Even the best veterinarian will eventually face a client who is disappointed, angry or frustrated. In this session we will
discuss examples that you bring to the table, such as 'Rocky', a ten year old male Springer Spaniel had bitten the clients'
two year old daughter. The girl sustained serious facial injuries. The family has two other children. Both parents worked
full time. A nanny is at home during the day. The dog had bitten many times before. Bites occur with little predictability
and their intensity is increasing. To make a long story short, the situation in which Rocky lived made him a high risk for
future bites and made living with the dog dangerous for the little girl – and others. The situations didn't allow me to give
the clients a good prognosis for case outcome. After a detailed explanation of my assessment, treatment options, the limitations,
and the risk, I recommended that the clients considered euthanasia since placement was a risky alternative with a low likelihood
to be successful for the dog or the adopting family.
The husband was – understandably – very emotional. He had acquired the dog in a rough period of his life, years before he
met his wife and started a family. He was very close to Rocky and while he understood what I had said, he understandably wanted
a different answer. He had made the appointment at the University's behavior service hoping that I had a solution. But I didn't
have a magic wand. He invested another $500 and felt that I had cheated him. He loved his daughter and each time he looked
into her face he was reminded of Rocky's action. Still, I told him it was best to kill his best friend.
The initial politeness and apparent respect for my professional credentials turned into reactions that were caused by grief
that caused deep anger. The anger was directed at me, the messenger.
How should we respond to a client who is hurt so deeply and ventilating his or her anger and hostility openly?
First and foremost, it's not about me. The client's anger is directed at the system and not the clinician personally. Even
if the things this client said feet very personal, responding to the client on this level is the worst possible reaction.

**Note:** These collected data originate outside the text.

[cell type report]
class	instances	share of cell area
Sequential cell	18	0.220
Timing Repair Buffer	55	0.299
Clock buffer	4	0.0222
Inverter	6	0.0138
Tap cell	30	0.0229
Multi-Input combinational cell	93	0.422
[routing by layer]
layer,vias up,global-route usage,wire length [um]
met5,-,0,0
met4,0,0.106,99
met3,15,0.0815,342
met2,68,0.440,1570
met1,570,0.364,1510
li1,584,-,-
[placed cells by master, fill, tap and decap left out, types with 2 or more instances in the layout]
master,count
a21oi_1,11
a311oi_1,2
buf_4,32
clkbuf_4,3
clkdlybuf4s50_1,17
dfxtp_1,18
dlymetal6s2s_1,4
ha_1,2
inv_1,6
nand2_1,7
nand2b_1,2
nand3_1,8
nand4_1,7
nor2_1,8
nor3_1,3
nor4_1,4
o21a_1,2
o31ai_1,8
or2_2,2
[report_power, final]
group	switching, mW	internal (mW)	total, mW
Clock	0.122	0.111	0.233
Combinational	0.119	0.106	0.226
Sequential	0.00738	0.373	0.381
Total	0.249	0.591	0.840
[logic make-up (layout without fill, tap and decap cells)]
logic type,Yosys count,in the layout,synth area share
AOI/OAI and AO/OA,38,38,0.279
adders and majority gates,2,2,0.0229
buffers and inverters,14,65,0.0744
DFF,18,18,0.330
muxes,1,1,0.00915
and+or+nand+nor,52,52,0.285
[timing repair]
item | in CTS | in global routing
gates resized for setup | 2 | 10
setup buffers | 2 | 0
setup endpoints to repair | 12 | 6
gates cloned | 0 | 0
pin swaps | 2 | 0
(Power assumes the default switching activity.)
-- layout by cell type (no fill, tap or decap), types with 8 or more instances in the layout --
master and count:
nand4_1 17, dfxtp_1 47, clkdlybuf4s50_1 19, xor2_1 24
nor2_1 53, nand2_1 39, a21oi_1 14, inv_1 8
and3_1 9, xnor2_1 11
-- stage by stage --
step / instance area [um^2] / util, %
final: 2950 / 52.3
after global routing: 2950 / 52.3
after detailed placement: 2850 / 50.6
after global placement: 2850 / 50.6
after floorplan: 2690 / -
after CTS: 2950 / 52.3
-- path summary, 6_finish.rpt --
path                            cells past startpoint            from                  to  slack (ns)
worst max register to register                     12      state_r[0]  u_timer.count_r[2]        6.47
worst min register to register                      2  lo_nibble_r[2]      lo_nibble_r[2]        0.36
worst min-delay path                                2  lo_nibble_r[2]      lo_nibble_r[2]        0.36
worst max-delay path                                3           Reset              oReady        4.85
<file path="src/rtl/mc_datapath.sv">
// Multicycle MIPS datapath: PC/IR/MDR/A/B/ALUOut, 32x32 register file and ALU.
// Every state element updates on the rising clock edge; the controller's state register lives here too.
module mc_datapath #(
  parameter logic [31:0] RESET_PC    = 32'h0000_0000,
  parameter logic [3:0]  RESET_STATE = 4'd0
) (
  input  logic        clk,
  input  logic        rst,
  input  logic [3:0]  ns,
  output logic [3:0]  cs,
  output logic [5:0]  op,
  input  logic        pcWrite,
  input  logic        pcWriteCond,
  input  logic        IorD,
  input  logic        IRWrite,
  input  logic        memToReg,
  input  logic [1:0]  pcSource,
  input  logic [1:0]  ALUop,
  input  logic [1:0]  ALUsrcB,
  input  logic        ALUsrcA,
  input  logic        RegWrite,
  input  logic        RegDst,
  output logic [31:0] mem_addr,
  output logic [31:0] mem_wdata,
  input  logic [31:0] mem_rdata,
  output logic [31:0] pc,
  output logic        zero
);

  localparam logic [2:0] ALU_ADD = 3'd0;
  localparam logic [2:0] ALU_SUB = 3'd1;
  localparam logic [2:0] ALU_AND = 3'd2;
  localparam logic [2:0] ALU_OR  = 3'd3;
  localparam logic [2:0] ALU_SLT = 3'd4;

  logic [31:0] pcReg, ir, mdr, aReg, bReg, aluOut;
  logic [31:0] regs [32];

  logic [31:0] sextImm, srcA, srcB, aluResult, pcNext, wData, rdA, rdB;
  logic [4:0]  wIdx;
  logic [2:0]  aluCtl;
  logic        pcLoad;

  assign sextImm = {{16{ir[15]}}, ir[15:0]};
  assign srcA    = ALUsrcA ? aReg : pcReg;

  always_comb begin
    srcB = bReg;
    unique case (ALUsrcB)
      2'b00: srcB = bReg;
      2'b01: srcB = 32'd4;
      2'b10: srcB = sextImm;
      2'b11: srcB = {sextImm[29:0], 2'b00};
    endcase
  end

  // Unlisted functs fall back to add, as does ALUop=11.
  always_comb begin
    aluCtl = ALU_ADD;
    if (ALUop == 2'b01) aluCtl = ALU_SUB;
    else if (ALUop == 2'b10) begin
      unique case (ir[5:0])
        6'h22:   aluCtl = ALU_SUB;
        6'h24:   aluCtl = ALU_AND;
        6'h25:   aluCtl = ALU_OR;
        6'h2A:   aluCtl = ALU_SLT;
        default: aluCtl = ALU_ADD;
      endcase
    end
  end

  always_comb begin
    aluResult = srcA + srcB;
    unique case (aluCtl)
      ALU_SUB: aluResult = srcA - srcB;
      ALU_AND: aluResult = srcA & srcB;
      ALU_OR:  aluResult = srcA | srcB;
      ALU_SLT: aluResult = {31'd0, $signed(srcA) < $signed(srcB)};
      default: aluResult = srcA + srcB;
    endcase
  end

  assign zero = (aluResult == 32'd0);

  // pcSource=11 reloads the current PC, so an enabled load is a no-op.
  always_comb begin
    pcNext = pcReg;
    unique case (pcSource)
      2'b00: pcNext = aluResult;
      2'b01: pcNext = aluOut;
      2'b10: pcNext = {pcReg[31:28], ir[25:0], 2'b00};
      2'b11: pcNext = pcReg;
    endcase
  end

  assign pcLoad = pcWrite | (pcWriteCond & zero);

  assign wIdx  = RegDst ? ir[15:11] : ir[20:16];
  assign wData = memToReg ? mdr : aluOut;
  assign rdA   = (ir[25:21] == 5'd0) ? 32'd0 : regs[ir[25:21]];
  assign rdB   = (ir[20:16] == 5'd0) ? 32'd0 : regs[ir[20:16]];

  always_ff @(posedge clk) begin
    if (rst) begin
      cs     <= RESET_STATE;
      pcReg  <= RESET_PC;
      ir     <= '0;
      mdr    <= '0;
      aReg   <= '0;
      bReg   <= '0;
      aluOut <= '0;
    end else begin
      cs     <= ns;
      mdr    <= mem_rdata;
      aReg   <= rdA;
      bReg   <= rdB;
      aluOut <= aluResult;
      if (IRWrite) ir    <= mem_rdata;
      if (pcLoad)  pcReg <= pcNext;
    end
  end

  // Reads are taken before this edge's write lands: no write-to-read bypass.
  always_ff @(posedge clk) begin
    if (rst) begin
      for (int i = 0; i < 32; i++) regs[i] <= '0;
    end else if (RegWrite && wIdx != 5'd0) begin
      regs[wIdx] <= wData;
    end
  end

  assign op        = ir[31:26];
  assign mem_addr  = IorD ? aluOut : pcReg;
  assign mem_wdata = bReg;
  assign pc        = pcReg;

endmodule

</file>
<file path="config.mk">
export PLATFORM = sky130hd
export DESIGN_NAME = mc_datapath
export DESIGN_NICKNAME = d
export VERILOG_FILES = /design/src/rtl/mc_datapath.sv
export SDC_FILE = /design/constraint.sdc
export NUM_CORES = 2
export LEC_CHECK = 0
export BUFFER_PORTS_ARGS = -buffer_cell sky130_fd_sc_hd__buf_2
export CAP_MARGIN = 25
export CORE_ASPECT_RATIO = 1.75
export CORE_MARGIN = 1.5
export CORE_UTILIZATION = 25
export DETAILED_ROUTE_END_ITERATION = 8
export PLACE_DENSITY = 0.35
export RECOVER_POWER = 100
export SLEW_MARGIN = 0
export SYNTH_ARGS = -nofsm -noshare
export SYNTH_HDL_FRONTEND = slang
export SYNTH_SLANG_ARGS = --single-unit
</file>
<file path="constraint.sdc">
create_clock -name clk -period 5.75 [get_ports clk]
set_input_delay 0.2875 -clock clk [delete_from_list [all_inputs] [get_ports clk]]
set_output_delay 0.2875 -clock clk [all_outputs]
set_load 0.005 [all_outputs]
</file>
==> load_flow_metrics.sql <==
INSERT INTO impl_metrics (metric_group, metric, value, unit) VALUES
('global_route', 'grt_pass1_wl', '420400', 'um'),
('worst_setup_path', 'start_kind', 'flip-flop', ''),
('run_status', 'result_of_the_run', 'finished with violations', ''),
('floorplanning', 'top_level_ports', '159', ''),
('floorplanning', 'chipHeight', '677.4', 'um'),
('synthesis', 'post_synth_instance_area', '0.06498', 'mm2'),
('sta', 'fin_worst_hold_slack', '0.1829', 'ns'),
('run_status', 'violated_checks', 'capacitance limit, slew limit', ''),
('synthesis', 'post_synth.cell_area_avg', '12.54', 'um2'),
('finish', 'drive_above_1_share', '0.2485', ''),
('clock_network', 'cts.root.buffer_cell', 'sky130_fd_sc_hd__clkbuf_16', ''),
('synthesis', 'yosysUniqueCellTypes', '85', ''),
('power', 'fin_total_pwr', '23590', 'uW'),
('finish', 'final_area', '0.07638', 'mm2'),
('drt', 'vias_after_detailed_routing', '46980', ''),
('finish', 'nNetsFinal', '5556', ''),
('global_route', 'grt_util_all_layers', '0.2314', ''),
('sta', 'setup_violations', '0', ''),
('sta', 'fmax', '0.1757', 'GHz'),
('floorplanning', 'floorplan.initialDensity', '0.2512', ''),
('sta', 'layout_min_cycle_time', '5.690', 'ns'),
('synthesis', 'synth-warning-count', '0', ''),
('worst_setup_path', 'worst-setup-path-type', 'reg -> out', ''),
('global_route', 'first_global_vias', '48740', ''),
('power', 'pwr-share-comb', '0.199', ''),
('drt', 'detailed_router_s_first_iteration_violation_count', '3692', ''),
('sta', 'timing.final.hold_violations', '0', ''),
('power', 'largest_voltage_drop_on_the_vdd_net', '0.2366', 'mV'),
('synthesis', 'synthCells', '5181', ''),
('worst_setup_path', 'end_kind', 'output pin', ''),
('worst_setup_path', 'crit_start', 'ir[6]', ''),
('sta', 'timing_max_transition_violations_final', '178', ''),
('placed_design', 'preCtsSetupSlack', '-0.3184', 'ns'),
('global_route', 'grt_max_degree', '80', ''),
('worst_setup_path', 'worst-endpoint-arrival', '5.40', 'ns'),
('global_route', 'antenna_violations_before_repair', '15', ''),
('power', 'cellInternalPower', '16350', 'uW'),
('clock_network', 'ctsLongestPathBuffers', '4', ''),
('floorplanning', 'fp-row-count', '247', ''),
('synthesis', 'synth-async-reset-ratio', '0', ''),
('min_path', 'holdCritStartpoint', 'pcWrite', ''),
('synthesis', 'synth-edff-count', '1024', ''),
('synthesis', 'synth.yosys.seq_area_share', '0.5336', ''),
('run', 'max_cap_violations', '5', ''),
('placed_design', 'placed_cell_area', '0.07196', 'mm2'),
('synthesis', 'postSynthRegisterBits', '1220', ''),
('placed_design', 'io_buffer_count', '158', ''),
('sta', 'fin_crit_sh', '0.9896', ''),
('placed_design', 'placer_s_final_routability_congestion_estimate', '0.9577', ''),
('sta', 'worstMarginPinSlew', '3.708', 'ns'),
('power', 'swShare', '0.3071', ''),
('clock_network', 'clkSlewWorstSetupHoldPaths', '0.07', 'ns'),
('floorplanning', 'design.die.area', '0.2631', 'mm2'),
('sta', 'finalClockSkew', '0.05543', 'ns'),
('floorplanning', 'die_x', '388.4', 'um'),
('power', 'switching_power', '7244', 'uW'),
('global_route', 'gr-total-overflow', '0', ''),
('drt', 'firstDrtPassIters', '6', ''),
('sta', 'headroom_to_the_max_slew_limit', '-1.472', ''),
('power', 'total_leakage_power', '0.02555', 'uW'),
('drt', 'wl_per_cell', '35.06', 'um'),
('clock_network', 'numClockSinks', '1220', ''),
('worst_setup_path', 'cp_max_fo', '4', ''),
('worst_setup_path', 'crit_required', '5.46', 'ns'),
('clock_network', 'numCtsBuffers', '138', ''),
('drt', 'wl', '310700', 'um'),
('min_path', 'hold_path_class', 'in -> reg', ''),
('drt', 'detail_route_antenna_nets', '0', ''),
('finish', 'area_growth_syn_to_layout', '17.55', '%'),
('worst_setup_path', 'rr_startpoint', 'ir[10]', ''),
('clock_network', 'clk-insertion-delay-late', '0.84', 'ns'),
('drt', 'avgViaCountPerCell', '5.301', ''),
('synthesis', 'dominantRegCellSynth', 'sky130_fd_sc_hd__edfxtp_1', ''),
('floorplanning', 'design.core.area', '0.2587', 'mm2'),
('placed_design', 'detailedPlacementHpwl', '213700', 'um'),
('power', 'pwr-share-clk', '0.362', ''),
('power', 'power.share.sequential', '0.439', ''),
('power', 'cellPowerDensity', '308.9', 'mW/mm2'),
('sta', 'layout_setup_ws', '0.05961', 'ns'),
('clock_network', 'tritoncts', 'yes', ''),
('clock_network', 'cts_max_level', '4', ''),
('sta', 'tns', '0', 'ns'),
('drt', 'post-route-drc-count', '0', '');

Instead, keep a neutral facial expression and tone of voice. Hold eye contact and straight posture to communicate confidence
in your decision and composure.
Listen and agree using empathetic responses. In the response you reflect his emotional nuances, using a voice and expression
attuned to the client's underlying feelings. Empathy is often confused with compassion and "I'm sorry to give you the bad
news" will likely worsen things. Instead show appreciation for his reaction and paraphrase what the client tells you to reflect
understanding: "Being forced to lose your best friend and learning that I don't have the solution that you hoped for surely
frustrates you very much. I see that you understand the risk for your daughter, and want only the best for her. But it seems
that you feel incredibly sad and left alone in making the hardest decision that a dog owner can be asked to make".
When speaking to clients who are angry and upset, it is best to send 'I messages'. Diffuse anger by asking more information.
"I understand that you ..." Find out if he had been giving this information before by others. Ask if he had to euthanize a
pet before – maybe as a child. It might be appropriate to determine if he has a spiritual belief system and how it relates
to this situation. Ask if his family or friends understand and share his bond with Rocky. Give him time to think and to answer.
Be comfortable with periods of silence.
Try to get the client to agree (and state himself) the problem and the factors involved. Let him develop the idea that you
previously outlined. This helps process and helps the client realize that it's not you. Discuss the alternatives and let the
client determine their feasibility – he is discussing it, you facilitate with information.
Finally, it is fine to refer: " If you are interested, I would like to point you to additional resources that clients found
very helpful." Resources may include books, internet resources and other specialists in the area. Outline advantages and disadvantages
and be open to offer resources of people who may approach issues differently. Clients will find them with or without your
help – your openness will allow the client to see you as confident and dependable which will benefit you in the long term.